農水省中四国農政局が公表した2022年の島根県農業産出額は、646億円で前年に比べ5・7%増加した。野菜が大幅に増え、県全体の農業産出額としては2005年以来の金額となった。一方で物価高の影響で飼料やエネルギー価格が高騰したたため、生産農業所得は減少し、農家経営は悪化した。
 産出額の品目別では、畜産が前年より2・2%増えて276億円。コメが1・8%増の167億円、野菜が27・3%増の126億円、果実2・3%増の44億円。野菜を筆頭に主要品目で前年を上回った。  
 この結果、品目別構成割合は、畜産が43%、コメが26%、野菜20%、果実7%となった。かつてはコメが中心だったが、消費量の減少や生産調整で肉牛など畜産に首位の座を譲っている。
 産出額から飼料や肥料、燃料費など経費を差し引いた生産農業所得は、6・1%減の230億円。
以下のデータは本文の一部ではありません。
$ cat src/rtl/uart_dma_pkg.sv
package uart_dma_pkg;
  localparam int unsigned ERR_W  = 4;
  localparam int unsigned STAT_W = 6;
  localparam int unsigned LVL_W  = 3;
  localparam int unsigned BIT_TX_DONE = 4;
  localparam int unsigned BIT_RX_DONE = 5;

  // Trigger threshold in entries for a level code.
  function automatic int unsigned lvl_thresh(input logic [LVL_W-1:0] code,
                                             input int unsigned depth);
    case (code)
      3'd0:    return depth / 8;
      3'd1:    return depth / 4;
      3'd2:    return depth / 2;
      3'd3:    return (depth * 3) / 4;
      default: return (depth * 7) / 8;
    endcase
  endfunction
endpackage

$ cat src/rtl/uart_dma_tx_req.sv
module uart_dma_tx_req
  import uart_dma_pkg::*;
#(
  parameter int unsigned DEPTH = 16,
  localparam int unsigned CW = $clog2(DEPTH + 1)
) (
  input  logic             clk_i,
  input  logic             rst_ni,
  input  logic             en_i,
  input  logic [LVL_W-1:0] lvl_i,
  input  logic [CW-1:0]    count_i,
  output logic             single_o,
  output logic             burst_o
);
  logic [CW-1:0] thr;
  assign thr = CW'(lvl_thresh(lvl_i, DEPTH));

  always_ff @(posedge clk_i or negedge rst_ni) begin
    if (!rst_ni) begin
      single_o <= 1'b0;
      burst_o  <= 1'b0;
    end else begin
      single_o <= en_i && (count_i < CW'(DEPTH));
      burst_o  <= en_i && (count_i < thr);
    end
  end
endmodule

$ cat src/rtl/uart_dma_rx_req.sv
module uart_dma_rx_req
  import uart_dma_pkg::*;
#(
  parameter int unsigned DEPTH = 16,
  localparam int unsigned CW = $clog2(DEPTH + 1)
) (
  input  logic             clk_i,
  input  logic             rst_ni,
  input  logic             en_i,
  input  logic             block_i,
  input  logic [LVL_W-1:0] lvl_i,
  input  logic [CW-1:0]    count_i,
  output logic             single_o,
  output logic             burst_o
);
  logic [CW-1:0] thr;
  logic          go;
  assign thr = CW'(lvl_thresh(lvl_i, DEPTH));
  assign go  = en_i && !block_i;

  always_ff @(posedge clk_i or negedge rst_ni) begin
    if (!rst_ni) begin
      single_o <= 1'b0;
      burst_o  <= 1'b0;
    end else begin
      single_o <= go && (count_i != '0);
      burst_o  <= go && (count_i >= thr);
    end
  end
endmodule

$ cat src/rtl/uart_dma_int_stat.sv
module uart_dma_int_stat #(
  parameter int unsigned NB = 6
) (
  input  logic          clk_i,
  input  logic          rst_ni,
  input  logic [NB-1:0] set_i,
  input  logic          clr_we_i,
  input  logic [NB-1:0] clr_i,
  output logic [NB-1:0] stat_o,
  output logic [NB-1:0] stat_nxt_o
);
  for (genvar b = 0; b < NB; b++) begin : g_bit
    // set has priority over a same-cycle clear
    assign stat_nxt_o[b] = set_i[b] | (stat_o[b] & ~(clr_we_i & clr_i[b]));
    always_ff @(posedge clk_i or negedge rst_ni) begin
      if (!rst_ni) stat_o[b] <= 1'b0;
      else         stat_o[b] <= stat_nxt_o[b];
    end
  end
endmodule

$ cat src/rtl/uart_dma_req.sv
module uart_dma_req
  import uart_dma_pkg::*;
#(
  parameter int unsigned FIFO_DEPTH = 16,
  localparam int unsigned CW = $clog2(FIFO_DEPTH + 1)
) (
  input  logic              clk_i,
  input  logic              rst_ni,
  input  logic              uart_en_i,
  input  logic              tx_dma_en_i,
  input  logic              rx_dma_en_i,
  input  logic              dma_on_err_i,
  input  logic [LVL_W-1:0]  tx_lvl_i,
  input  logic [LVL_W-1:0]  rx_lvl_i,
  input  logic [CW-1:0]     tx_count_i,
  input  logic [CW-1:0]     rx_count_i,
  input  logic [ERR_W-1:0]  rx_err_i,
  input  logic              tx_done_i,
  input  logic              rx_done_i,
  input  logic              icr_we_i,
  input  logic [STAT_W-1:0] icr_data_i,
  output logic              tx_single_o,
  output logic              tx_burst_o,
  output logic              rx_single_o,
  output logic              rx_burst_o,
  output logic [STAT_W-1:0] int_status_o,
  output logic              irq_o
);
  logic [STAT_W-1:0] stat_set, stat_nxt;
  logic              rx_block;
  logic              irq_q;

  assign stat_set = {rx_done_i, tx_done_i, rx_err_i};

  uart_dma_int_stat #(.NB(STAT_W)) u_stat (
    .clk_i      (clk_i),
    .rst_ni     (rst_ni),
    .set_i      (stat_set),
    .clr_we_i   (icr_we_i),
    .clr_i      (icr_data_i),
    .stat_o     (int_status_o),
    .stat_nxt_o (stat_nxt)
  );

  // block from post-edge error state so error and clear take effect in one cycle
  assign rx_block = dma_on_err_i && (|stat_nxt[ERR_W-1:0]);

  uart_dma_tx_req #(.DEPTH(FIFO_DEPTH)) u_tx (
    .clk_i    (clk_i),
    .rst_ni   (rst_ni),
    .en_i     (uart_en_i && tx_dma_en_i),
    .lvl_i    (tx_lvl_i),
    .count_i  (tx_count_i),
    .single_o (tx_single_o),
    .burst_o  (tx_burst_o)
  );

  uart_dma_rx_req #(.DEPTH(FIFO_DEPTH)) u_rx (
    .clk_i    (clk_i),
    .rst_ni   (rst_ni),
    .en_i     (uart_en_i && rx_dma_en_i),
    .block_i  (rx_block),
    .lvl_i    (rx_lvl_i),
    .count_i  (rx_count_i),
    .single_o (rx_single_o),
    .burst_o  (rx_burst_o)
  );

  always_ff @(posedge clk_i or negedge rst_ni) begin
    if (!rst_ni) irq_q <= 1'b0;
    else         irq_q <= |stat_nxt;
  end
  assign irq_o = irq_q;
endmodule

$ cat config.mk
export PLATFORM = sky130hd
export DESIGN_NAME = uart_dma_req
export DESIGN_NICKNAME = d
export VERILOG_FILES = /design/src/rtl/uart_dma_pkg.sv /design/src/rtl/uart_dma_tx_req.sv /design/src/rtl/uart_dma_rx_req.sv /design/src/rtl/uart_dma_int_stat.sv /design/src/rtl/uart_dma_req.sv
export SDC_FILE = /design/constraint.sdc
export NUM_CORES = 1
export LEC_CHECK = 0
export BUFFER_PORTS_ARGS = -buffer_cell sky130_fd_sc_hd__buf_2
export CELL_PAD_IN_SITES_DETAIL_PLACEMENT = 1
export CELL_PAD_IN_SITES_GLOBAL_PLACEMENT = 1
export CORE_MARGIN = 2
export CORE_UTILIZATION = 27
export CTS_CLUSTER_SIZE = 10
export DETAILED_ROUTE_END_ITERATION = 16
export PLACE_DENSITY_LB_ADDON = 0.08
export SETUP_SLACK_MARGIN = 0.05
export SLEW_MARGIN = 20
export SYNTH_ARGS = -nofsm -noshare
export SYNTH_HDL_FRONTEND = slang
export SYNTH_SLANG_ARGS = --single-unit
$ cat constraint.sdc
create_clock -name clk_i -period 3.2 [get_ports clk_i]
set_clock_uncertainty 0.15 [all_clocks]
set_input_delay 0.64 -clock clk_i [delete_from_list [all_inputs] [get_ports clk_i]]
set_output_delay 0.64 -clock clk_i [all_outputs]
set_load 0.005 [all_outputs]
# Word-level counts from Yosys, hierarchy flattened
# Index checks and enable logic that the tools add are counted.
[op_classes]
order_cmp = 3
n_eq_ne = 6
n_mux = 2
bitwise_logic = 24
n_reduce_logical = 14
[op_table]
columns = ["cell", "count"]
rows = [
  ["$pmux W4 S4", 2],
  ["$and A1 B1 Y1", 12],
  ["$eq A3 B2 Y1 const B", 4],
  ["$logic_and A1 B1 Y1", 8],
  ["$eq A3 B1 Y1 const B", 2],
  ["$logic_not A3 Y1", 2],
  ["$not A1 Y1", 6],
  ["$or A1 B1 Y1", 6],
  ["$reduce_or A6 Y1", 1],
  ["$ge A5 B4 Y1", 1],
  ["$lt A5 B4 Y1", 1],
  ["$lt A5 B5 Y1 const B", 1],
  ["$reduce_bool A5 Y1", 1],
  ["$reduce_or A4 Y1", 1],
  ["$logic_not A1 Y1", 1],
]
[totals]
register_bits = 11
out_inout_bits = 11

# Longest topological paths before layout
# Gate-level depths: netlist of the first run.
[logic_depth]
word_depth = 9
ltp_mapped = 6

# Modules after synthesis
# From an unflattened synthesis of the first run, not the netlist that was laid out.
[hier_totals]
hier_cells = 58
area_unflattened_um2 = 589.3
[modules_own_cells]
columns = ["module", "instances", "cells_per_inst", "area_per_inst_um2", "seq_area_each_um2"]
rows = [
  ["uart_dma_int_stat", 1, 18, 217.7, 150.1],
  ["uart_dma_rx_req", 1, 21, 170.2, 50.0],
  ["uart_dma_tx_req", 1, 12, 137.6, 50.0],
  ["uart_dma_req", 1, 7, 63.8, 25.0],
]

# Worst setup path before layout of the first run
# OpenSTA, ideal clock, no wires.
[synth_path]
path_kind = "input-to-reg"
start = "in icr_data_i[2]"
end = "reg irq_q (netlist: irq_o)"
arrival_ns = 1.685
setup_slack_ns = 1.234
stages = 4
n_path_buf = 0
cell_sequence = "nand2_1 a21o_1 or4_4 or3_1"
[synth_via]
elab_chain_cells = 5
[synth_lines]
columns = ["item", "line", "source"]
rows = [
  ["start: declaration", "uart_dma_req.sv:21", "input logic [STAT_W-1:0] icr_data_i,"],
  ["$and A1 B1 Y1", "uart_dma_int_stat.sv:14", "assign stat_nxt_o[b] = set_i[b] | (stat_o[b] & ~(clr_we_i & clr_i[b]));"],
  ["$not A1 Y1", "uart_dma_int_stat.sv:14", ""],
  ["$and A1 B1 Y1", "uart_dma_int_stat.sv:14", ""],
  ["$or A1 B1 Y1", "uart_dma_int_stat.sv:14", ""],
  ["net stat_nxt[2]", "uart_dma_req.sv:29", "logic [STAT_W-1:0] stat_set, stat_nxt;"],
  ["$reduce_or A6 Y1", "uart_dma_req.sv:71", "else irq_q <= |stat_nxt;"],
  ["end signal: assignment", "uart_dma_req.sv:71", ""],
  ["end: declaration", "uart_dma_req.sv:31", "logic irq_q;"],
]
# The timed path passes the listed nets, and every way through them passes these cells.

# Final worst setup path of the first run
[layout_path]
start = "in icr_we_i"
end = "reg irq_q (netlist: irq_o)"
[layout_via]
elab_chain_cells = 5
word_cells_on_any_way = 25
cone_classes = "24 x bitwise; 1 x reduce/logical"
[layout_lines]
columns = ["item", "line", "source"]
rows = [
  ["start: declaration", "uart_dma_req.sv:20", "input logic icr_we_i,"],
  ["$and A1 B1 Y1", "uart_dma_int_stat.sv:14", ""],
  ["$not A1 Y1", "uart_dma_int_stat.sv:14", ""],
  ["$and A1 B1 Y1", "uart_dma_int_stat.sv:14", ""],
  ["$or A1 B1 Y1", "uart_dma_int_stat.sv:14", ""],
  ["net stat_nxt[2]", "uart_dma_req.sv:29", ""],
  ["$reduce_or A6 Y1", "uart_dma_req.sv:71", ""],
]
# The timed path passes the listed nets, and every way through them passes these cells.

==> results of run 1 <==
[synthesized netlist by cell type]
| master | count | area share [%] |
|---|---|---|
| or4_1 | 1 | 1.4 |
| or3_1 | 1 | 1.2 |
| nor2_1 | 8 | 5.5 |
| o21ai_0 | 1 | 0.92 |
| a21o_1 | 7 | 9.7 |
| a221oi_2 | 1 | 2.8 |
| dfrtp_1 | 11 | 51 |
| o21bai_1 | 2 | 2.8 |
| or4_4 | 1 | 2.1 |
| inv_1 | 1 | 0.69 |
| a2111oi_0 | 1 | 1.6 |
| ha_1 | 5 | 11 |
| nand2b_1 | 1 | 1.2 |
| a211oi_1 | 1 | 1.4 |
| nand2_1 | 8 | 5.5 |
| a21boi_0 | 1 | 1.4 |
[sequential cells by signal, summed over array words and instances, names as in the netlist]
name,cells
irq_o,1
u_rx.burst_o,1
u_rx.single_o,1
u_stat.stat_o,6
u_tx.burst_o,1
u_tx.single_o,1
[per-stage QoR]
step | instance area, um^2 | cells | hold slack (ps) | utilization (%)
after floorplan | 544 | 51 | 194 | -
after global placement | 798 | 122 | 329 | 41.5
after detailed placement | 798 | 122 | 331 | 41.5
after CTS | 825 | 126 | 78.3 | 42.9
after global routing | 825 | 126 | 84.3 | 42.9
final | 825 | 126 | 84.9 | 42.9
[per-layer routing]
layer  routed length (um)  up-vias  part of all wire (%)
li1                     -      277                     -
met1                  528      257                    39
met2                  701       31                    51
met3                  124        2                   9.1
met4                   13        0                  0.95
met5                    0        -                     0
[final cells by class]
| class | instances | area [um^2] |
|---|---|---|
| clock buffers | 4 | 26.3 |
| fillers | 262 | 1100 |
| inverters | 1 | 3.75 |
| multi-input cells | 39 | 265 |
| flip-flops and latches | 11 | 275 |
| well taps | 27 | 33.8 |
| repair buffers | 44 | 220 |
[worst max path at each step]
stage | end | slack [ps] | cells past startpoint
6_report | irq_o | 1300 | 5
5_1_grt | irq_o | 1240 | 5
4_1_cts | irq_o | 1300 | 5
3_5_place_dp | irq_o | 1020 | 5
3_3_place_gp | irq_o | 1020 | 5
2_1_floorplan | irq_o | 1230 | 4
[cell families (layout without fill, tap and decap cells)]
| kind of cell | after synthesis | after routing | share of synthesized area (%) |
|---|---|---|---|
| buffers and inverters | 1 | 49 | 0.689 |
| flip-flops | 11 | 11 | 50.6 |
| AO/OA/AOI/OAI | 14 | 14 | 20.5 |
| AND/OR/NAND/NOR | 20 | 20 | 16.8 |
| adder cells (fa/ha/maj) | 5 | 5 | 11.5 |
[report_power, final]
part           switching, mW  internal, mW
registers            0.00277         0.146
logic                 0.0254        0.0304
clock network         0.0399        0.0481
==> metrics.md, run 1 <==
| Metric | Value |
|---|---|
| Status | finished clean |
| Vias | 567 |
| M2 GR Usage | 20.8% |
| Clock-pin slew on the worst setup and hold paths | 60 ps |
| Post-detail-place hpwl | 1210 um |
| Antenna Cells | 0 |
| Worst r2r dst | irq_o |
| Library cells used by synthesis | 16 |
| Antenna violations before repair | 0 |
| Critical path's top delay family | simple AND/OR/NAND/NOR gates |
| PortBufs | 44 |
| Post-synthesis sequential area ratio | 50.6% |
| # DRC | 0 |
| GRT Overall Usage | 12.4% |
| Final setup TNS | 0 ps |
| WP data required | 3190 ps |
| Syn Std Cell Area | 544 um^2 |
| Grt ovf | 0 |
| Commonest non-fill, non-tap cells in the layout | buf_2, dfrtp_1, nand2_1, nor2_1, a21o_1 |
| Slowest CP cell | or4_4 |
| Worst Path Arrival | 1880 ps |
| Worst Max-Slew Pin Slew | 423 ps |
| Rel. slew slack | 71.1% |
| Power Total | 292 uW |
| Die Wd | 48.9 um |
| Crit path launch type | primary input |
| Post-CTS Resized | 0 |
| Gpl congestion | 0.673 |
| Max Slew Vio Count | 0 |
| R2R Path Start | u_stat.stat_o[2] |
| Reg2Reg Depth | 3 |
| Vias per std cell | 4.50 |
| CP max stage delay | 560 ps |
| Final worst slack | 1300 ps |
| Inserted Clock Buffers | 3 |
| Power per cell area | 355 nW/um^2 |
| Crit-path cells | buf_2 > nand2_1 > a21o_1 > or4_4 > or3_1 |
| Number of DRC markers in iteration 0 | 3 |
| Kind of critical path | in2reg |
| Pre-antenna DRT Iters | 3 |
| Antenna-violating nets left | 0 |
| Peak fanout along the critical path | 6 |
| Routed len/inst | 10.9 um |
| Worst slack, placed | 1020 ps |
| Syn_area_per_cell | 10.7 um^2 |
| Die Ht | 48.9 um |
| Post-Syn Nets | 91 |
| Initial Util | 28.3% |
| CTS sink cnt | 11 |
| Max Cap Violations | 0 |
| Clock latency on the worst-skew pair | 250 ps |
| Minimum clock period | 1900 ps |
| Synthesis-to-layout area growth | 51.5% |
| CTS H-tree lvls | 1 |
| RSZ-0062 raised after global routing | false |
| Postcts setup bufs | 0 |
| Pleak | 0.439 nW |
| GR Util met3 | 3.07% |
| CP Capture Type | flip-flop |
| Count of final setup violators | 0 |
| Number of global-route vias before repair | 542 |
| Worst Setup SP | icr_we_i |
| Fin nets | 140 |
| CP Buf/Inv Count | 1 |
| Layout cells sized above 1 | 49.5% |
| First-pass GRT wire length | 2330 um |
| F_max | 0.527 GHz |
| Period utilization | 59.3% |
| Site Rows | 16 |
| Top-level port count | 46 |
| Bufs on Longest Clock Path | 2 |
| Synthesis Warnings | 0 |
| Root buf cell | clkbuf_4 |
| Core Footprint | 1920 um^2 |
| Post-Synthesis Cells | 51 |
| GR met1 Demand/Resource | 14.3% |
| Hold_buf cts | 0 |
| Seq cells post-synth | 11 |
| Worst vdd ir | 0.000128 V |
| Worst Hold Class | in2async |
| R2R Setup Slk | 1520 ps |
| Final WL | 1370 um |
| Hold Fails Final Rpt | 0 |
| Largest net degree at the start of global routing | 12 |
| CTS tree | built |
| Die ar. | 2390 um^2 |
| GR peak layer | met2 |
| Most common cell after layout, fill and taps aside | buf_2 |
Note: power is estimated with default switching activity, not from simulation.
==> run 2, diff against run 1 <==
--- a/config.mk
+++ b/config.mk
@@ -5,11 +5,12 @@
 export SDC_FILE = /design/constraint.sdc
 export NUM_CORES = 1
 export LEC_CHECK = 0
+export ABC_AREA = 1
 export BUFFER_PORTS_ARGS = -buffer_cell sky130_fd_sc_hd__buf_2
 export CELL_PAD_IN_SITES_DETAIL_PLACEMENT = 1
 export CELL_PAD_IN_SITES_GLOBAL_PLACEMENT = 1
 export CORE_MARGIN = 2
-export CORE_UTILIZATION = 27
+export CORE_UTILIZATION = 22
 export CTS_CLUSTER_SIZE = 10
 export DETAILED_ROUTE_END_ITERATION = 16
 export PLACE_DENSITY_LB_ADDON = 0.08
==> constraint.sdc (replaced) <==
create_clock -name clk_i -period 1.6 [get_ports clk_i]
set_clock_uncertainty 0.15 [all_clocks]
set_input_delay 0.32 -clock clk_i [delete_from_list [all_inputs] [get_ports clk_i]]
set_output_delay 0.32 -clock clk_i [all_outputs]
set_load 0.005 [all_outputs]
==> run 2 against run 1 <==
Compared with the run above:
- wire length down 3.4%
- clock-buffer cell count did not move
- register-to-register slack got worse by 1000 ps
- design area rose by 7.0%
- synthesized cell count rose by 43%
- flip-flop and latch count did not move
==> metrics.md, run 2 <==
| Metric | Value |
|---|---|
| Power per cell area | 681 nW/um^2 |
| Core Footprint | 2500 um^2 |
| Inserted Clock Buffers | 3 |
| Antenna violations before repair | 0 |
| Fin area | 882 um^2 |
| Yosys top cell area share | 46.8% |
| Max Slew Vio Count | 0 |
| Fin nets | 163 |
| Root buf cell | clkbuf_4 |
| Kind of critical path | in2reg |
| Max Cap Violations | 0 |
| Die ar. | 3100 um^2 |
| Pleak | 0.509 nW |
| CP Capture Type | flip-flop |
| Status | finished clean |
| Site Rows | 18 |
| Pre-antenna DRT Iters | 2 |
| Max reg flops | 6 |
| Post-DP Area | 846 um^2 |
| Vias | 637 |
| R2R Path Start | u_stat.stat_o[0] |
| Post-CTS Resized | 0 |
| F_max | 0.803 GHz |
| Clock latency on the worst-skew pair | 260 ps |
| Postcts setup bufs | 0 |
| Die Wd | 55.7 um |
| Peak fanout along the critical path | 3 |
| Final WL | 1320 um |
| Worst Path Arrival | 1240 ps |
| Die Ht | 55.7 um |
| Final setup TNS | 0 ps |
| Syn_area_per_cell | 8.06 um^2 |
| Most common cell after layout, fill and taps aside | buf_2 |
| Hold Crit Endpoint | u_tx.single_o |
| First-pass GRT wire length | 2600 um |
| RSZ-0062 raised after global routing | false |
| Vias per std cell | 4.19 |
| Worst r2r dst | u_rx.single_o |
| Hold path start | tx_count_i[4] |
| CTS H-tree lvls | 1 |
| Antenna Cells | 0 |
| Bufs on Longest Clock Path | 2 |
| Post-Syn Nets | 113 |
| Largest net degree at the start of global routing | 12 |
| Post-detail-place hpwl | 1190 um |
| Worst Hold Class | in2reg |
| Most used cell along the critical path | nand2_1 |
| CTS sink cnt | 11 |
| Fillers | 324 |
| Post-synthesis sequential area ratio | 46.8% |
| Count of final setup violators | 0 |
| Post-Synthesis Cells | 73 |
| Number of DRC markers in iteration 0 | 22 |
| Slowest CP cell | ha_1 |
| Synthesis Warnings | 0 |
| Routed len/inst | 8.69 um |
| Layout cells sized above 1 | 43.4% |
| Period utilization | 77.8% |
| Leading area contributor after synthesis | dfrtp_1 |
| Top-level port count | 46 |
| WP data required | 1600 ps |
| Initial Util | 23.5% |
| Hold path depth | 2 |
| Rel. slew slack | 83.9% |
| Clock-pin slew on the worst setup and hold paths | 70 ps |
| Worst Max-Slew Pin Slew | 241 ps |
| # DRC | 0 |
| Crit path launch type | primary input |
| Grt ovf | 0 |
| Top cells by count, synth | nand2_1, inv_1, dfrtp_1 |
| CTS tree | built |
| Crit-path cells | buf_2 > o21bai_1 > ha_1 > inv_1 > o21ai_0 > nand2_1 > nand2_1 > a21oi_1 > nor2_1 |
| Post-synth EDFFs | 0 |
| PortBufs | 44 |
| Antenna-violating nets left | 0 |
| FFs w/ async S/R, synth | 100% |
| Count leader, synth | nand2_1 |
| Commonest non-fill, non-tap cells in the layout | buf_2, nand2_1, inv_1 |
| Seq cells post-synth | 11 |
| Gpl congestion | 0.670 |
| GRT Overall Usage | 10.4% |
| Ys flop type | dfrtp_1 |
| Library cells used by synthesis | 14 |
| Number of global-route vias before repair | 633 |
| Worst vdd ir | 0.000249 V |
| Top post-synthesis cells by area | dfrtp_1, nand2_1, ha_1, inv_1, nor2_1 |
| Hold Fails Final Rpt | 0 |
| Synthesis-to-layout area growth | 50.0% |
| Minimum clock period | 1240 ps |
| R2R Setup Slk | 480 ps |
| Largest register by flop count | u_stat.stat_o |
| CP max stage delay | 260 ps |
| Reg2Reg Depth | 7 |
| Syn Std Cell Area | 588 um^2 |
[run 2: layout make-up]
cell class                      count  area [um^2]  share of cell area, %
Timing Repair Buffer               45          230                   26.1
Clock buffer                        4         26.3                   2.98
Tap cell                           30         37.5                   4.26
Multi-Input combinational cell     50          268                   30.4
Sequential cell                    11          275                   31.2
Inverter                           12         45.0                   5.11
[run 2: cells by family (layout without fill, tap and decap cells)]
| logic type | count (synthesis) | in the layout | synth area share [%] |
|---|---|---|---|
| AOI/OAI and AO/OA | 7 | 7 | 6.81 |
| adders and majority gates | 5 | 5 | 10.6 |
| buffers and inverters | 12 | 61 | 7.66 |
| DFF | 11 | 11 | 46.8 |
| and+or+nand+nor | 38 | 38 | 28.1 |
[run 2: worst max path at each step]
stage,slack (ps),end,from,cells after the start
2_1_floorplan,270,u_rx.burst_o,rx_lvl_i[2],8
3_3_place_gp,80,u_rx.burst_o,rx_lvl_i[2],9
3_5_place_dp,80,u_rx.burst_o,rx_lvl_i[2],9
4_1_cts,360,u_rx.burst_o,rx_lvl_i[2],9
5_1_grt,270,u_rx.burst_o,rx_lvl_i[2],9
6_report,360,u_rx.burst_o,rx_lvl_i[2],9
[run 2: routing by layer]
| metal | wire, um | track usage [%] | up-vias |
|---|---|---|---|
| met3 | 116 | 1.86 | 2 |
| met1 | 522 | 13.3 | 286 |
| met5 | 0 | 0 | - |
| met4 | 22 | 6.27 | 0 |
| li1 | - | - | 321 |
| met2 | 660 | 16.2 | 28 |
[run 2: what timing repair did]
| item | in CTS | in global routing |
|---|---|---|
| setup endpoints to repair | 0 | 0 |
| endpoints found under the hold margin | 11 | 0 |
| hold buffers | 1 | 0 |
[run 2: per-stage QoR]
step | std cells | hold slack (ps) | setup WS (ps) | utilization, % | total power [mW]
after floorplan | 73 | -126 | 268 | - | 0.354
after global placement | 147 | 56.2 | 75.3 | 33.8 | 0.425
after detailed placement | 147 | 53.5 | 81.3 | 33.8 | 0.428
after CTS | 152 | 67.3 | 356 | 35.3 | 0.617
after global routing | 152 | 69.9 | 272 | 35.3 | 0.656
final | 152 | 75.4 | 355 | 35.3 | 0.600
[run 2: power breakdown]
part / internal (mW) / total, mW / switching [mW]
clock: 0.0962 / 0.179 / 0.0829
sequential: 0.292 / 0.297 / 0.00512
combinational: 0.0639 / 0.124 / 0.0606
[run 2: worst max-delay path, delay by kind of cell]
kind	cells	cell delay, ps
compound gates	3	330
fa+ha+maj	1	260
buf+inv	2	160
simple gates	3	170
物価高で生産費の増加率が産出額の伸びを上回り、生産者の経営は苦しくなった。トウモロコシなど輸入飼料の値上がりの直撃を受けた畜産のウエートが大きいため、生産コストの上昇が響いた。
 県内の農業産出額は、1985年に1000億円を割って以来減少傾向が続いており、22年の全国都道府県別順位は40位。中四国9県では最下位に沈んでいる。22年の生産農業所得も中四国で最も少なかった。
 中四国農政局は「島根県の場合、畜産の割合が高いため、飼料代など物価高騰の影響を強く受けた」と話している。